Most people hate thinking about growing old, and by the time they reach a place of acceptance, time may be running out for taking care of important matters. Estate planning isn't something many young or even middle-age people consider, but putting affairs in order while one is still mentally agile can save a lot of difficulty down the road. Dementia, in particular, is an alarming condition that affects many men and women in Ontario and may impede the ability to make good choices.
Without diving too deep into medical jargon, there are some facts about dementia worth knowing. There are more than 100 different types of dementia, and the incidence rate is growing as the average age of the population increases. Some of the effects of dementia include memory loss, difficulty communicating and making complex decisions.
For those reasons, it is important to have a plan for the future in place before it becomes difficult or impossible to make such plans. Experts recommend keeping up to date with filing taxes, and making a will, if that hasn't already been done.
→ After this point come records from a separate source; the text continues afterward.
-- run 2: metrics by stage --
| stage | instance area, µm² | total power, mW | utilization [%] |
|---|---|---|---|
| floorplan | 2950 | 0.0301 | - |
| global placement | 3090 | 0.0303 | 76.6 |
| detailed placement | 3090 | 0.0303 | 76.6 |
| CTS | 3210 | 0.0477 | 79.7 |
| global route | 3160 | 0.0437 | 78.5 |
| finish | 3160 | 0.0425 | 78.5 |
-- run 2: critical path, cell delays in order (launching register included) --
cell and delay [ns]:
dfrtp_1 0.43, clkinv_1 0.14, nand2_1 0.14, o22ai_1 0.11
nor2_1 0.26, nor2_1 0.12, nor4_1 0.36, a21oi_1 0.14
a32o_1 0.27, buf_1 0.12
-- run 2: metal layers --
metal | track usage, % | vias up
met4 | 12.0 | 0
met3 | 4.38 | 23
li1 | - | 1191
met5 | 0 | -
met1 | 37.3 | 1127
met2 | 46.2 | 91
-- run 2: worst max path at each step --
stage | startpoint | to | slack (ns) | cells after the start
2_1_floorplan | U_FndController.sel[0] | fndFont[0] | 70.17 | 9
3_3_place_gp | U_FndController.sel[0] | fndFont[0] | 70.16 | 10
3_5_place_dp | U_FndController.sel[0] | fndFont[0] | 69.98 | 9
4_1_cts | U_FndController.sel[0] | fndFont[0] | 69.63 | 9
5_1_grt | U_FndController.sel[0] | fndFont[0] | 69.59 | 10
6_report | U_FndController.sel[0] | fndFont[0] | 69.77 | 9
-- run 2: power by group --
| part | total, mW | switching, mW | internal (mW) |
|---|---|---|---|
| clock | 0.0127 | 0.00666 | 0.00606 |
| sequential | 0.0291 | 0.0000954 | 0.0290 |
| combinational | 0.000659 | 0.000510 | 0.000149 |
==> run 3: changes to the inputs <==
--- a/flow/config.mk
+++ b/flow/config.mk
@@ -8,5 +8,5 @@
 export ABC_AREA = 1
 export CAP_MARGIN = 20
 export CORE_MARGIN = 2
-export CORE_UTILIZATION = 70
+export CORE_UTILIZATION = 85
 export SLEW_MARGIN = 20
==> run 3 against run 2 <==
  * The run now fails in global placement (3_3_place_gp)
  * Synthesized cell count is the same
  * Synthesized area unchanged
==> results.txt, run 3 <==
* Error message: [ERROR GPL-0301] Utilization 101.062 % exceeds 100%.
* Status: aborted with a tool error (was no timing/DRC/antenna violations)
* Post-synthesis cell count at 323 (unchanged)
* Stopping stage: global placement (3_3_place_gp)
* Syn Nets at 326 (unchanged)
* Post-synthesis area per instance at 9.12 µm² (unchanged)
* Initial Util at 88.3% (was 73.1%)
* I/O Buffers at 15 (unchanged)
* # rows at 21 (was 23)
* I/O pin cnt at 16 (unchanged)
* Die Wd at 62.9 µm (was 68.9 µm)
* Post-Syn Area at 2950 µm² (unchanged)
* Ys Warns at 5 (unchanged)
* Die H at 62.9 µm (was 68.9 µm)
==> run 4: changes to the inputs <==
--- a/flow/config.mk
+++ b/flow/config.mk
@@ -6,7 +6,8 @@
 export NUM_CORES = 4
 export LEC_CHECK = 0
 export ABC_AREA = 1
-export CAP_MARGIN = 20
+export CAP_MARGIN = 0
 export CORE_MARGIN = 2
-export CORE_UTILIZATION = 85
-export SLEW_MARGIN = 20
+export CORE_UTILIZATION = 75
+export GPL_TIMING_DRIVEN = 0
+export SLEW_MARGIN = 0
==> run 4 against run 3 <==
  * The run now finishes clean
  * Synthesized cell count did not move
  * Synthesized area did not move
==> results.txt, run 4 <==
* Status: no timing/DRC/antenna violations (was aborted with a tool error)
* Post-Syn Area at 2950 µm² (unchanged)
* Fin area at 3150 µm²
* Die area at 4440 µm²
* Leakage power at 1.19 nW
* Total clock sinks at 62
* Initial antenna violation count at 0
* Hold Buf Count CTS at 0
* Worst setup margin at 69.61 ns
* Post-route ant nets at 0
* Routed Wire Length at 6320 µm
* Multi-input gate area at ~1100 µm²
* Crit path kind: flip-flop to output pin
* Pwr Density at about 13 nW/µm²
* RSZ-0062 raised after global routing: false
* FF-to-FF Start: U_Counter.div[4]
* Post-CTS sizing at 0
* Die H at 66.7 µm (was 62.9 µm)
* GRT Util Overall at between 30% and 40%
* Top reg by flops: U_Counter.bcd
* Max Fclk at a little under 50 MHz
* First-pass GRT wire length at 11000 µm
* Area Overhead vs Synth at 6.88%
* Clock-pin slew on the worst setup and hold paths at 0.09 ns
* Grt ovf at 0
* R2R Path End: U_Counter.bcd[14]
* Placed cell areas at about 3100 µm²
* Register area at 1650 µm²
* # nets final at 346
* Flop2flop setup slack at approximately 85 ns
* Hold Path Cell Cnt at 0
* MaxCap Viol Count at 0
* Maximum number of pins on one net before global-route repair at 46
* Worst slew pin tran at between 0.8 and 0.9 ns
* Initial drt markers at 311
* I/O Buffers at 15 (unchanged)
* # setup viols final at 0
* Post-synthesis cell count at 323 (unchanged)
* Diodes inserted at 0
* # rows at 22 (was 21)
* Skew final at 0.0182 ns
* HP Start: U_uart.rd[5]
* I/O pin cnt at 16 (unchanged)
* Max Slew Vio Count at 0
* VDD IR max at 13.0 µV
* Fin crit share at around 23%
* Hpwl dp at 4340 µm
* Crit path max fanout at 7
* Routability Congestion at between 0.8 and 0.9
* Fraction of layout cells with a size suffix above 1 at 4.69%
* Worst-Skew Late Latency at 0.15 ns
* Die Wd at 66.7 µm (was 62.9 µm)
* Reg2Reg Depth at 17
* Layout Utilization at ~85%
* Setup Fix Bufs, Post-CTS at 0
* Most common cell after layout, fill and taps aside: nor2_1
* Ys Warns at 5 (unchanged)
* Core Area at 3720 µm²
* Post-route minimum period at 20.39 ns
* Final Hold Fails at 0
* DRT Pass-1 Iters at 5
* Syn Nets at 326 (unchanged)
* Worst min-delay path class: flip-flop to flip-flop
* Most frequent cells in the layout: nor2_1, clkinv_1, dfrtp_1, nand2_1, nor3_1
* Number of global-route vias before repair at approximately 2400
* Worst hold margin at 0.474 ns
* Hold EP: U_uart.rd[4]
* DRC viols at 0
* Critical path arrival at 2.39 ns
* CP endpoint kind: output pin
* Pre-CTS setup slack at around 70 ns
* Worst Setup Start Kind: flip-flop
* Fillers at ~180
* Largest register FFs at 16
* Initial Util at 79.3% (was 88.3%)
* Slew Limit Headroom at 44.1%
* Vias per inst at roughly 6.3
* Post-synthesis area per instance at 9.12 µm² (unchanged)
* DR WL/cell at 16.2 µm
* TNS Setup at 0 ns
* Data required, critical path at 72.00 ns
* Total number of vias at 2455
From an optimization exercise on the open Yosys and OpenROAD flow, aimed at small area and a short achievable clock period; shortcuts taken in it are not production practice. Only simulation tests tie the RTL to the original design; equivalence was not proved. No activity file was given, so power comes from the tool's default toggle rates.

## ALU_TOP
module ALU_TOP (
  input  wire [15:0] A_TOP,
  input  wire [15:0] B_TOP,
  input  wire [3:0]  ALU_FUN_TOP,
  input  wire        CLK_TOP,
  input  wire        RST_TOP,
  output wire [31:0] Arith_OUT_TOP,
  output wire        Carry_OUT_TOP,
  output wire        Arith_Flag_TOP,
  output wire [15:0] Logic_OUT_TOP,
  output wire        Logic_Flag_TOP,
  output wire [1:0]  CMP_OUT_TOP,
  output wire        CMP_Flag_TOP,
  output wire [15:0] Shift_OUT_TOP,
  output wire        Shift_Flag_TOP
);
Size in the first run: ~58 flip-flops, about 110 I/O pins, about 12,000 um^2 of cells after synthesis.
==> flow/config.mk <==
export PLATFORM = sky130hd
export DESIGN_NAME = ALU_TOP
export DESIGN_NICKNAME = ALU_TOP
export VERILOG_FILES = /design/flow/design.v
export SDC_FILE = /design/flow/constraint.sdc
export NUM_CORES = 4
export LEC_CHECK = 0
export ABC_AREA = 1
export CAP_MARGIN = 20
export CORE_MARGIN = 2
export CORE_UTILIZATION = 60
export CTS_BUF_LIST = sky130_fd_sc_hd__clkbuf_8
export SLEW_MARGIN = 20
==> flow/constraint.sdc <==
create_clock -name core_clock -period 140.0 [get_ports {CLK_TOP}]
set_input_delay 28.0000 -clock core_clock [delete_from_list [all_inputs] [get_ports {CLK_TOP}]]
set_output_delay 28.0000 -clock core_clock [all_outputs]
set_load 0.01 [all_outputs]
standard.sh (not shown) runs the stock make flow with config.mk's settings and CLKGATE_MAP_FILE= SYNTH_SCRIPT=/design/flow/synth_recipe.tcl, a recipe that flattens the netlist after the stock synthesis.
==> flow/flow/run.sh <==
#!/bin/bash
# The standard layout (the standard.sh) with these changes:
# - the port buffers are sky130_fd_sc_hd__buf_1 cells;
# - Yosys's synth skips its generic "abc -fast" pass before full-adder
#   extraction (ABC still maps the design to cells afterwards);
# - ABC's area script (ABC_AREA = 1) is replaced by an area-recovering
#   mapping without ABC's buffering and sizing: strash; dch; map -a; strash; dch; map -a; topo
#   (a copy of ORFS's scripts folder, with only abc_area.script changed);
# - CTS builds a clock tree of clkbuf_8 cells without dummy loads
#   (CTS_ARGS: -sink_clustering_enable -repair_clock_nets -buf_list sky130_fd_sc_hd__clkbuf_8 -dont_use_dummy_load);
set -euo pipefail
cp -r "$FLOW_HOME/scripts" orfs_scripts
printf 'strash\ndch\nmap -a\nstrash\ndch\nmap -a\ntopo\n' > orfs_scripts/abc_area.script
export SCRIPTS_DIR="$PWD/orfs_scripts"
export BUFFER_PORTS_ARGS="-buffer_cell sky130_fd_sc_hd__buf_1"
export SYNTH_ARGS="-noabc"
export SETUP_SLACK_MARGIN=82.8
export CTS_ARGS="-sink_clustering_enable -repair_clock_nets -buf_list sky130_fd_sc_hd__clkbuf_8 -dont_use_dummy_load"
bash standard.sh > standard.log 2>&1
Change:
--- a/flow/flow/run.sh
+++ b/flow/flow/run.sh
@@ -7 +7 @@
-#   mapping without ABC's buffering and sizing: strash; dch; map -a; strash; dch; map -a; topo
+#   mapping without ABC's buffering and sizing: strash; dch; map -a; topo
@@ -9,2 +8,0 @@
-# - CTS builds a clock tree of clkbuf_8 cells without dummy loads
-#   (CTS_ARGS: -sink_clustering_enable -repair_clock_nets -buf_list sky130_fd_sc_hd__clkbuf_8 -dont_use_dummy_load);
@@ -13 +11 @@
-printf 'strash\ndch\nmap -a\nstrash\ndch\nmap -a\ntopo\n' > orfs_scripts/abc_area.script
+printf 'strash\ndch\nmap -a\ntopo\n' > orfs_scripts/abc_area.script
@@ -18 +15,0 @@
-export CTS_ARGS="-sink_clustering_enable -repair_clock_nets -buf_list sky130_fd_sc_hd__clkbuf_8 -dont_use_dummy_load"
Outcome:
- clock-buffer cell count does not change
- power grows by 3.7%
- non-clock buffer count grows by 5
- hold slack gets worse by 10 ps
- die area stays flat
- critical path depth is unchanged
- final area grows by 1.2%
- synthesized area hardly moves
- core utilization grows by 0.81 points
- setup slack gets better by 24 ps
Furthermore, it may be worth establishing power of attorney in case the day comes that an individual is no longer able to care for him or herself, or make day-to-day financial decisions. Doing so now will allow that person to choose someone he or she trusts and discuss the arrangement together, rather than waiting until it becomes necessary for someone to be appointed by the court.
Not everyone will suffer from dementia, but unfortunately, there is no way to predict what the future will bring. Better to make arrangements now than to scramble later or, worse, miss the opportunity altogether. Estate planning does not have to be difficult. With the assistance of an Ontario lawyer who practices estate law, it may be possible to secure peace of mind for the days and years to come.